**Task to carry out:** Please filter the listing for the string "worst" and copy each matching line.

**Data to process:**
------------------------
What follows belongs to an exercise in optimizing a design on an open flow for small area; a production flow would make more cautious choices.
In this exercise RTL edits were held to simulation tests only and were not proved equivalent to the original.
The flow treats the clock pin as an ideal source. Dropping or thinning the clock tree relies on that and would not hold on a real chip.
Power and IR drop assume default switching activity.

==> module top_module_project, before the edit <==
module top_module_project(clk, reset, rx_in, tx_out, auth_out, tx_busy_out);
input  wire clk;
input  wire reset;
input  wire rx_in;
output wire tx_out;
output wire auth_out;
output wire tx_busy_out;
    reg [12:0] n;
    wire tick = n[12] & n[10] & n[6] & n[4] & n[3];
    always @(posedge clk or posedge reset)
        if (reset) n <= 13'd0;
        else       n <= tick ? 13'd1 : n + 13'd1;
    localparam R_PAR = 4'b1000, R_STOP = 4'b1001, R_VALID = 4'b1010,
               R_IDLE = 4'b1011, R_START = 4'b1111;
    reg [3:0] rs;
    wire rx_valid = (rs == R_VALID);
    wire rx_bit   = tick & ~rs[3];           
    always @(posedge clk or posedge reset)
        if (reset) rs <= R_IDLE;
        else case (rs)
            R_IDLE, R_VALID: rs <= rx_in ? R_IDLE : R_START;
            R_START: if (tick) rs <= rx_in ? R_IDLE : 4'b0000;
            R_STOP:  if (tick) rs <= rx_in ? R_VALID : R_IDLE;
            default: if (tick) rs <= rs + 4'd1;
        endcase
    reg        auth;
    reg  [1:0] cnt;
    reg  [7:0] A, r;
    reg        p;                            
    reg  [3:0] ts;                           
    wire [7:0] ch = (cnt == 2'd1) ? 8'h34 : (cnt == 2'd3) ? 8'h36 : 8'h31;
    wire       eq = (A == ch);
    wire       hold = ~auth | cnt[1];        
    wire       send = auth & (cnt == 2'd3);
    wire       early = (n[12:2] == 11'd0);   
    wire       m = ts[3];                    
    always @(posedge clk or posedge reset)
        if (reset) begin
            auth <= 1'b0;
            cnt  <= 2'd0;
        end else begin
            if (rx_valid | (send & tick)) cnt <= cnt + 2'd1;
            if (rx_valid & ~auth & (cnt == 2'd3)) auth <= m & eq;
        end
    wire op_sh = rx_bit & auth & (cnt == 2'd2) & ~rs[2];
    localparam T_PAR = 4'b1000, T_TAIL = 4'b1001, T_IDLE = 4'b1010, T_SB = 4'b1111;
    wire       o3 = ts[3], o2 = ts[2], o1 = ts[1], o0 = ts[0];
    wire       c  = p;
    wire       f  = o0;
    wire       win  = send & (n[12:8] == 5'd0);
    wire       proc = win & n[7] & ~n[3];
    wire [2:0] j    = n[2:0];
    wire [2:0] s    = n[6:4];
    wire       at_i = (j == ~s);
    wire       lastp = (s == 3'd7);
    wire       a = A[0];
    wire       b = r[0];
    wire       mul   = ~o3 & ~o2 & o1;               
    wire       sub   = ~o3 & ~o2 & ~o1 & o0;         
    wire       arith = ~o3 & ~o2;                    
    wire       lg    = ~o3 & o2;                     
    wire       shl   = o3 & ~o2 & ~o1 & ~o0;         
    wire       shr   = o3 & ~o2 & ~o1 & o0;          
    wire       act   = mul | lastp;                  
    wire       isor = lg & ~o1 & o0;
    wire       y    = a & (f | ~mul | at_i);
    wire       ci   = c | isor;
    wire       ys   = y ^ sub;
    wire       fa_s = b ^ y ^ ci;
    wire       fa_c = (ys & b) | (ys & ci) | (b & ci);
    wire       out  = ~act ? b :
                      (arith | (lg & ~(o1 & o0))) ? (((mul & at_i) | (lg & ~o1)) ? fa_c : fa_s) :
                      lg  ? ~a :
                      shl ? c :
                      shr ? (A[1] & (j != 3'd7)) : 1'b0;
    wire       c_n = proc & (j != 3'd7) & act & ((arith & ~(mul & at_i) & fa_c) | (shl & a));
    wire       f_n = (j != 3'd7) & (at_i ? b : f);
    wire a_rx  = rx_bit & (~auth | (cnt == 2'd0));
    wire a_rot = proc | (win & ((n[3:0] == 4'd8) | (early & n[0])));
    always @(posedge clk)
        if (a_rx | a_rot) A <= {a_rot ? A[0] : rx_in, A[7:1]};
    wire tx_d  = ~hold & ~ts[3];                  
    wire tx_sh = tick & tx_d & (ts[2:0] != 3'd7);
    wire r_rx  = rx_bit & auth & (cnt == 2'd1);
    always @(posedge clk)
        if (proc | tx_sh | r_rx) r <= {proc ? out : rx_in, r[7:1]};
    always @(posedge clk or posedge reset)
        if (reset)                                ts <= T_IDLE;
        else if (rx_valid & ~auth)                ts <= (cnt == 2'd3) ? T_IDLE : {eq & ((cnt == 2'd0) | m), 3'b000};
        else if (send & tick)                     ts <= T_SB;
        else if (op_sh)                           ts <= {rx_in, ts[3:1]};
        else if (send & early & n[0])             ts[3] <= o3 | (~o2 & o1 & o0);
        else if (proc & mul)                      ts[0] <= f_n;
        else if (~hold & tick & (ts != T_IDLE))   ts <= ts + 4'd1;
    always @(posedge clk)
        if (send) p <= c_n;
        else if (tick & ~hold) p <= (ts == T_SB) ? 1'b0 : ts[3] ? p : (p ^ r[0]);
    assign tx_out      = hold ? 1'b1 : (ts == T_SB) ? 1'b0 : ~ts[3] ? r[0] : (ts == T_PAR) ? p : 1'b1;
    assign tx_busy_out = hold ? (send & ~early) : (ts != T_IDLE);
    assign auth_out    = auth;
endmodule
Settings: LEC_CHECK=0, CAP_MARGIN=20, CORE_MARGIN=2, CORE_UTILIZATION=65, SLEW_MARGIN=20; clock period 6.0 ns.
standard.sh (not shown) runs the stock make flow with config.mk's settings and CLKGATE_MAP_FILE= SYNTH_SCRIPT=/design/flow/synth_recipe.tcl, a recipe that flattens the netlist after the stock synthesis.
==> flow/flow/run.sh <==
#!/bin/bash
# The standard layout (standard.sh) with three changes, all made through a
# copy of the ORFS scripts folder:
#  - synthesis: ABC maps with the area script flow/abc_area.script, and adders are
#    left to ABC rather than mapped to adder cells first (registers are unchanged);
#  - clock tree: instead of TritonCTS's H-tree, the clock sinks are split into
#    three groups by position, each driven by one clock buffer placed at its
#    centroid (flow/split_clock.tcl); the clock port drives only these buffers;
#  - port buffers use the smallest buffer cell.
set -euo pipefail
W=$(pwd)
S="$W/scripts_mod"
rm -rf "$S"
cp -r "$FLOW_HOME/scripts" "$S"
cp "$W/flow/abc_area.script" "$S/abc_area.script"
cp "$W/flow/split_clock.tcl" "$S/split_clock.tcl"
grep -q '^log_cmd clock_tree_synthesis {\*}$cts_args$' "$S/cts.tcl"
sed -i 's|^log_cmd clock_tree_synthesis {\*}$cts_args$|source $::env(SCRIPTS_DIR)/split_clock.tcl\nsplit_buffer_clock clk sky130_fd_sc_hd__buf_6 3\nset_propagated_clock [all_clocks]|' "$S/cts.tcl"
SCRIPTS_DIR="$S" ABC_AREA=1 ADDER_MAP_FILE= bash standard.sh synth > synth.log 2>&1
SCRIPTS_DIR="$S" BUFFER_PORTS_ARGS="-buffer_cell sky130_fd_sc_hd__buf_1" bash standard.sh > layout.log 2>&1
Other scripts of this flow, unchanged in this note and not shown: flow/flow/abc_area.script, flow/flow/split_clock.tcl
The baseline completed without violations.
------------------------
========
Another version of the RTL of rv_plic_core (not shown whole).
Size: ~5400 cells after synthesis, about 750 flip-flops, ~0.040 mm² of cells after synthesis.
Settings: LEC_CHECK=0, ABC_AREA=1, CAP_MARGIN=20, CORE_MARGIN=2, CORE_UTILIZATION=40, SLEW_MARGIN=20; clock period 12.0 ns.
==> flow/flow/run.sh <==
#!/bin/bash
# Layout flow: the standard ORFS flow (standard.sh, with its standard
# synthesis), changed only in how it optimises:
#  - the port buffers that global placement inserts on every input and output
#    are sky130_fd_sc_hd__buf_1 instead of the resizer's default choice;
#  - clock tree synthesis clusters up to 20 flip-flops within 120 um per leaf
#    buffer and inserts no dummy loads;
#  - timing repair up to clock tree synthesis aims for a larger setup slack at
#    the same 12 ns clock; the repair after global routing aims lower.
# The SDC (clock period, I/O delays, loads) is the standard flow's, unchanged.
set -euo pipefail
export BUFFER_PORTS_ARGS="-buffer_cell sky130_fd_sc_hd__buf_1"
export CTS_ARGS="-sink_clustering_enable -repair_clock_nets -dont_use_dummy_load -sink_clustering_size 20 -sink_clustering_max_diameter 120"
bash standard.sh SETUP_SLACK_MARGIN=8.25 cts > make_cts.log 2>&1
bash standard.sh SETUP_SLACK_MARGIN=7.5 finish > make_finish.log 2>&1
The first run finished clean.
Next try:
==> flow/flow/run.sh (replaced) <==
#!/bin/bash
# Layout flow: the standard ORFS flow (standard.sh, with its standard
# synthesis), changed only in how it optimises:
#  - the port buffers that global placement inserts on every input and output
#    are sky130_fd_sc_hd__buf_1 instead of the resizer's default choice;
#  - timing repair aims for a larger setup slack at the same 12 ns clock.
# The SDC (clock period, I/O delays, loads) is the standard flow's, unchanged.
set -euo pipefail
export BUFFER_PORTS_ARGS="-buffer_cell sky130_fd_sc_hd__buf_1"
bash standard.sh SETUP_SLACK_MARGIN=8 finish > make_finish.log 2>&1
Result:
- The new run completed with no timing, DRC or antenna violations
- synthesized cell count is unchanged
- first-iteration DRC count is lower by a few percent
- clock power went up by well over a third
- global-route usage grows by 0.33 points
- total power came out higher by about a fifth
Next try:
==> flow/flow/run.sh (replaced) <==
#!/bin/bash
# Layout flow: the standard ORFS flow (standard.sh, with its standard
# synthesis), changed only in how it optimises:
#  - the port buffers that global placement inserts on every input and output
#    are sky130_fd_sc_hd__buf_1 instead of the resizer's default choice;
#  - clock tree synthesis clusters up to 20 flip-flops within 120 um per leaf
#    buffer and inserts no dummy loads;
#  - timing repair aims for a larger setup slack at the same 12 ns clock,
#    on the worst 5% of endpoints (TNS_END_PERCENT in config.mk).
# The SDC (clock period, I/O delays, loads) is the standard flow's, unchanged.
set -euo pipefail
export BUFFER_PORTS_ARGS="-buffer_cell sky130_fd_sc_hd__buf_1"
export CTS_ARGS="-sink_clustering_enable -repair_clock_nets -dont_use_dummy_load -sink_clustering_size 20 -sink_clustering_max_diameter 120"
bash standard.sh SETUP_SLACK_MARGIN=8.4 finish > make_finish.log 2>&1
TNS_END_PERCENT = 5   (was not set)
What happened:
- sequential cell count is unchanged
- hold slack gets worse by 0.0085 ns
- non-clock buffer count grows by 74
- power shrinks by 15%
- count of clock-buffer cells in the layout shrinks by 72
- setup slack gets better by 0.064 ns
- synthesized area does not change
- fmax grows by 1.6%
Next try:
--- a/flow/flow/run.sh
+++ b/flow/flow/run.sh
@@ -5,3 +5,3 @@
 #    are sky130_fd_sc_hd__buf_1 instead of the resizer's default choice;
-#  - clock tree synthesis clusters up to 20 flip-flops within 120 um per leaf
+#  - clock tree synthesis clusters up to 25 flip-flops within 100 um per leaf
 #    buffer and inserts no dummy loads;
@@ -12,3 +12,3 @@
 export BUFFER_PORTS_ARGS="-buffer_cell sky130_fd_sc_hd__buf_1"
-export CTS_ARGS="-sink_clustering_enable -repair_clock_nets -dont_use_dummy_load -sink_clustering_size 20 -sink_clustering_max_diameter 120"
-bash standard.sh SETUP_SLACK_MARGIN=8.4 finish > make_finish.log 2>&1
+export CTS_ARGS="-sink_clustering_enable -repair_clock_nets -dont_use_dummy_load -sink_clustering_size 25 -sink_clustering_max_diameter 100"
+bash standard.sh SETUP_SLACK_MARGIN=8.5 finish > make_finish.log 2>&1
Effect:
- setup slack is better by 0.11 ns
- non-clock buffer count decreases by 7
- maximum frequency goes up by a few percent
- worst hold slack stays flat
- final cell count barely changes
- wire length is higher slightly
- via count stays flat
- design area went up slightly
------------------------
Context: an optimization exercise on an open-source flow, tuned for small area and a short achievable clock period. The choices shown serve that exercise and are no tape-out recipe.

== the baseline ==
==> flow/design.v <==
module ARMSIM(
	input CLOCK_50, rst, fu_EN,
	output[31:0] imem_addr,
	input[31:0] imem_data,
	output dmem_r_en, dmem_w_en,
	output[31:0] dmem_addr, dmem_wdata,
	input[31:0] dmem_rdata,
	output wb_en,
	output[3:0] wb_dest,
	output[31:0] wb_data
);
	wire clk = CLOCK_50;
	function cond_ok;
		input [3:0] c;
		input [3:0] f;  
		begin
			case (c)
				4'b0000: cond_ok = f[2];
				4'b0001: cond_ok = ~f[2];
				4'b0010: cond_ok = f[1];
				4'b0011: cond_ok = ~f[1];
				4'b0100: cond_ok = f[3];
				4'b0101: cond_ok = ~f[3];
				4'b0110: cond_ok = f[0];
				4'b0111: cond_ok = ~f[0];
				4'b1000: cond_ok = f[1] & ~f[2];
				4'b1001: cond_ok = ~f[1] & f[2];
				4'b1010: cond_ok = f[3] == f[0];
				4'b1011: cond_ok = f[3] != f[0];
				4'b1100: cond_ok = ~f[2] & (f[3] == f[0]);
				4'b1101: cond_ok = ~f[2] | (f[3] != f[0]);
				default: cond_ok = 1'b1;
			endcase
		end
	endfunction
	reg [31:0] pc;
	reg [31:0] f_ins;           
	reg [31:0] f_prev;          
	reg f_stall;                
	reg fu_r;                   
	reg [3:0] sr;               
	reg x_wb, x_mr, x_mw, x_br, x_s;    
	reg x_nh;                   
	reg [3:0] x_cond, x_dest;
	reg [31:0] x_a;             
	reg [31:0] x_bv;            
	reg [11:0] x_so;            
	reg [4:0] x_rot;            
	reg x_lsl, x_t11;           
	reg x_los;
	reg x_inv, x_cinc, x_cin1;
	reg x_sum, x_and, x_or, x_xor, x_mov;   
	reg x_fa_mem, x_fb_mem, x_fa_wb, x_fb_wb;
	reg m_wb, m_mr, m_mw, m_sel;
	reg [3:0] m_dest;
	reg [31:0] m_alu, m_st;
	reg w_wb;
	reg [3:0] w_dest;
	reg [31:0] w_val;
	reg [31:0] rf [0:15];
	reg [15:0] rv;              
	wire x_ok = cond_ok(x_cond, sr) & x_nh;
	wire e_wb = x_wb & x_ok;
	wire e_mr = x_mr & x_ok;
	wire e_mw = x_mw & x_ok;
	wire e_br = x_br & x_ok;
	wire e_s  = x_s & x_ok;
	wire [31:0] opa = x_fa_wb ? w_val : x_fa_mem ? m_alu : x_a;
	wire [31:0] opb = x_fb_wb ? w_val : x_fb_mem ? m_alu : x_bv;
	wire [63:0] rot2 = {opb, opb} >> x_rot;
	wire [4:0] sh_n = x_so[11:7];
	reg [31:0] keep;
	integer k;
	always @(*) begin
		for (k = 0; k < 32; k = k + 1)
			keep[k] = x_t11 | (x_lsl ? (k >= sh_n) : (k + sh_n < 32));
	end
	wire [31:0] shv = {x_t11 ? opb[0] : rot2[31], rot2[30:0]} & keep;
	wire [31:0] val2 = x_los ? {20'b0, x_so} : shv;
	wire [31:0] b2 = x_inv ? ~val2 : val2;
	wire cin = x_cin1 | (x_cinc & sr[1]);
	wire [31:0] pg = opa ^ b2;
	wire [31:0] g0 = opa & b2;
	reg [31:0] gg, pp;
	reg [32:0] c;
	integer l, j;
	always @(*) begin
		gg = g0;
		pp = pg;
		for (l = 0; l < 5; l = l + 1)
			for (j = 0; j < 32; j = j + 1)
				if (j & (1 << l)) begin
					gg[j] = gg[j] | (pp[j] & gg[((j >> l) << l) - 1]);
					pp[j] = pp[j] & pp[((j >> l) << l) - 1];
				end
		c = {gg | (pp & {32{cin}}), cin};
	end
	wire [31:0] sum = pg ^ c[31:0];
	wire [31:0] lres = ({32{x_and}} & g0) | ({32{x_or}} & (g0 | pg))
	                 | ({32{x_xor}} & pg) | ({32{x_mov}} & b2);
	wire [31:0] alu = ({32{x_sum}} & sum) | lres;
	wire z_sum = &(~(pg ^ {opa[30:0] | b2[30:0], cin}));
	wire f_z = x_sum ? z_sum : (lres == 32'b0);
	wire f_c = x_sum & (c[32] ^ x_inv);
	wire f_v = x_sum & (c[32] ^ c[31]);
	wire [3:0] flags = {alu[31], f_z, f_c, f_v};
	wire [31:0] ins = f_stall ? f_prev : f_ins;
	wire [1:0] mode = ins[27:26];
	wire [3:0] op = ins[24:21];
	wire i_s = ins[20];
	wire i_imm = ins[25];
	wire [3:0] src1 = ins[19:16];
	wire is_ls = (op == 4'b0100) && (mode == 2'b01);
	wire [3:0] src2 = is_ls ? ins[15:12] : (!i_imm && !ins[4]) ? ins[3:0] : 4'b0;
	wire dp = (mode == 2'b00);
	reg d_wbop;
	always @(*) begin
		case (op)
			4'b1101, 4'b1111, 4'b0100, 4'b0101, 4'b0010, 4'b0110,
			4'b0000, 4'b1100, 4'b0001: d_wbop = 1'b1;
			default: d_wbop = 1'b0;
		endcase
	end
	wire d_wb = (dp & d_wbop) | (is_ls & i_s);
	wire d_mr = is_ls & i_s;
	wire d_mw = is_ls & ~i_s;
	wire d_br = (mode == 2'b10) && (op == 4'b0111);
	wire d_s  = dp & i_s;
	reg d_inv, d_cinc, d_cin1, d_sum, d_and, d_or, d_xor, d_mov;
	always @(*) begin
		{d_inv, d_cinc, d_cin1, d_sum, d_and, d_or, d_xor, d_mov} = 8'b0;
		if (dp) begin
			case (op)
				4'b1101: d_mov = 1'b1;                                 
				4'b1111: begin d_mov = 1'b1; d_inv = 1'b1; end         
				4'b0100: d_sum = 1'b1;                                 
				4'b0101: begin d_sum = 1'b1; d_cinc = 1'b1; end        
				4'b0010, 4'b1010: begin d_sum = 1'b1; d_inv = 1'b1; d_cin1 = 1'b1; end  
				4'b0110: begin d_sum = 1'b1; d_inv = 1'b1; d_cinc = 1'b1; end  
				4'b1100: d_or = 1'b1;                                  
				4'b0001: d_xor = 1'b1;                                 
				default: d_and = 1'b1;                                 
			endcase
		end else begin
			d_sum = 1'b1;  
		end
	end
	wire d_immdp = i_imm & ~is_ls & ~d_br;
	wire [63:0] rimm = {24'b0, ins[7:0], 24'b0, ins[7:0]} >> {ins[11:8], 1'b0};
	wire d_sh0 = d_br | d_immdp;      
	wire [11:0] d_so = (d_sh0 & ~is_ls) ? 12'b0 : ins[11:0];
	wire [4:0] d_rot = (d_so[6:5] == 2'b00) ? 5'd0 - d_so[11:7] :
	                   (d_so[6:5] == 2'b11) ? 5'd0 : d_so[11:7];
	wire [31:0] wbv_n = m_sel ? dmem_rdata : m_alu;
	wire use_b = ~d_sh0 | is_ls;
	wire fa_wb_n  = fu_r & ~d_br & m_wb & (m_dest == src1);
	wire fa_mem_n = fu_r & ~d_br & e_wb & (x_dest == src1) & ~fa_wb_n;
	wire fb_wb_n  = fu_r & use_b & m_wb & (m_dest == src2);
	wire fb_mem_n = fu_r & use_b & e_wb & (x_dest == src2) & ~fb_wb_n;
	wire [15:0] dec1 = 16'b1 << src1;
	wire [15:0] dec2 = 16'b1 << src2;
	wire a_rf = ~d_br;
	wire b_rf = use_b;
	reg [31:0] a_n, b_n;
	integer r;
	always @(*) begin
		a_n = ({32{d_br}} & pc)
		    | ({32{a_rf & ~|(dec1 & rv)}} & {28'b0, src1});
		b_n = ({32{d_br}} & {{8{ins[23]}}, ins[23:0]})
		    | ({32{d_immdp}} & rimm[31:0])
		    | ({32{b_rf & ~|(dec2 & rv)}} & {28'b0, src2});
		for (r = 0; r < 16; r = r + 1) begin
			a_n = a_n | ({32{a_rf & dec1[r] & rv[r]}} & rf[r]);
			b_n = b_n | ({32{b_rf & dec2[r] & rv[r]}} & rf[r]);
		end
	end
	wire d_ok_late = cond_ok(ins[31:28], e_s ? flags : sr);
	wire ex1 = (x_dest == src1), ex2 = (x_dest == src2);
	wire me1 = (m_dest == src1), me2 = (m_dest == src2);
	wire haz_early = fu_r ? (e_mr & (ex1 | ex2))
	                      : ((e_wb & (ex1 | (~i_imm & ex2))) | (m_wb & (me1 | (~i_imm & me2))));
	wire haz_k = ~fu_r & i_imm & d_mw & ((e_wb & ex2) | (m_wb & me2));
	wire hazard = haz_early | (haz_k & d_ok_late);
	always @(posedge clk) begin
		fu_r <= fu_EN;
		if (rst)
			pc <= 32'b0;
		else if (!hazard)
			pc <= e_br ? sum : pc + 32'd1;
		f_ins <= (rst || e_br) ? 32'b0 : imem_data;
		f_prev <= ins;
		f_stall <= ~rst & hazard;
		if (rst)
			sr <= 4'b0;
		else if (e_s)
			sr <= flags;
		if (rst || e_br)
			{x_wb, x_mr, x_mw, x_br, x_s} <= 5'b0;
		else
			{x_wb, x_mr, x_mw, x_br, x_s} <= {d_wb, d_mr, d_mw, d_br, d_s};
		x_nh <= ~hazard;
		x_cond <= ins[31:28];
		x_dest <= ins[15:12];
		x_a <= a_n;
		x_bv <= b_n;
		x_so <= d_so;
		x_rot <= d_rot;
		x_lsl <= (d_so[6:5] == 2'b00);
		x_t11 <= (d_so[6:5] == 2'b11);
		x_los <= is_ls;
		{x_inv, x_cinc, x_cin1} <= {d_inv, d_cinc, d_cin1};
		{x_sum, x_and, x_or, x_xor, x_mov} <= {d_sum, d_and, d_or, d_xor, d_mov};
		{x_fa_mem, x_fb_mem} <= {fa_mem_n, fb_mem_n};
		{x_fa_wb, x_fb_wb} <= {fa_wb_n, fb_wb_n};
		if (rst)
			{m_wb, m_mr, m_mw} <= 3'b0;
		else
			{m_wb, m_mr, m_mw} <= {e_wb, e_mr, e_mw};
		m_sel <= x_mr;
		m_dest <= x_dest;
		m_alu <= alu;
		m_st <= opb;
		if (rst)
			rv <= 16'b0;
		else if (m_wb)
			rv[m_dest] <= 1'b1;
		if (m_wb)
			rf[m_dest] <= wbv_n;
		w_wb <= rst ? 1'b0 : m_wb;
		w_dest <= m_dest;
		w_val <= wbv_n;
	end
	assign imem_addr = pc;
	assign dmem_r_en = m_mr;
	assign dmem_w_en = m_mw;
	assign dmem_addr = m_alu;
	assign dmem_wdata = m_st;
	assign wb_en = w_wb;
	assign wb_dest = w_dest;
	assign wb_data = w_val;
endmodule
------------------------
**Response box:**
#    on the worst 5% of endpoints (TNS_END_PERCENT in config.mk).
- worst hold slack stays flat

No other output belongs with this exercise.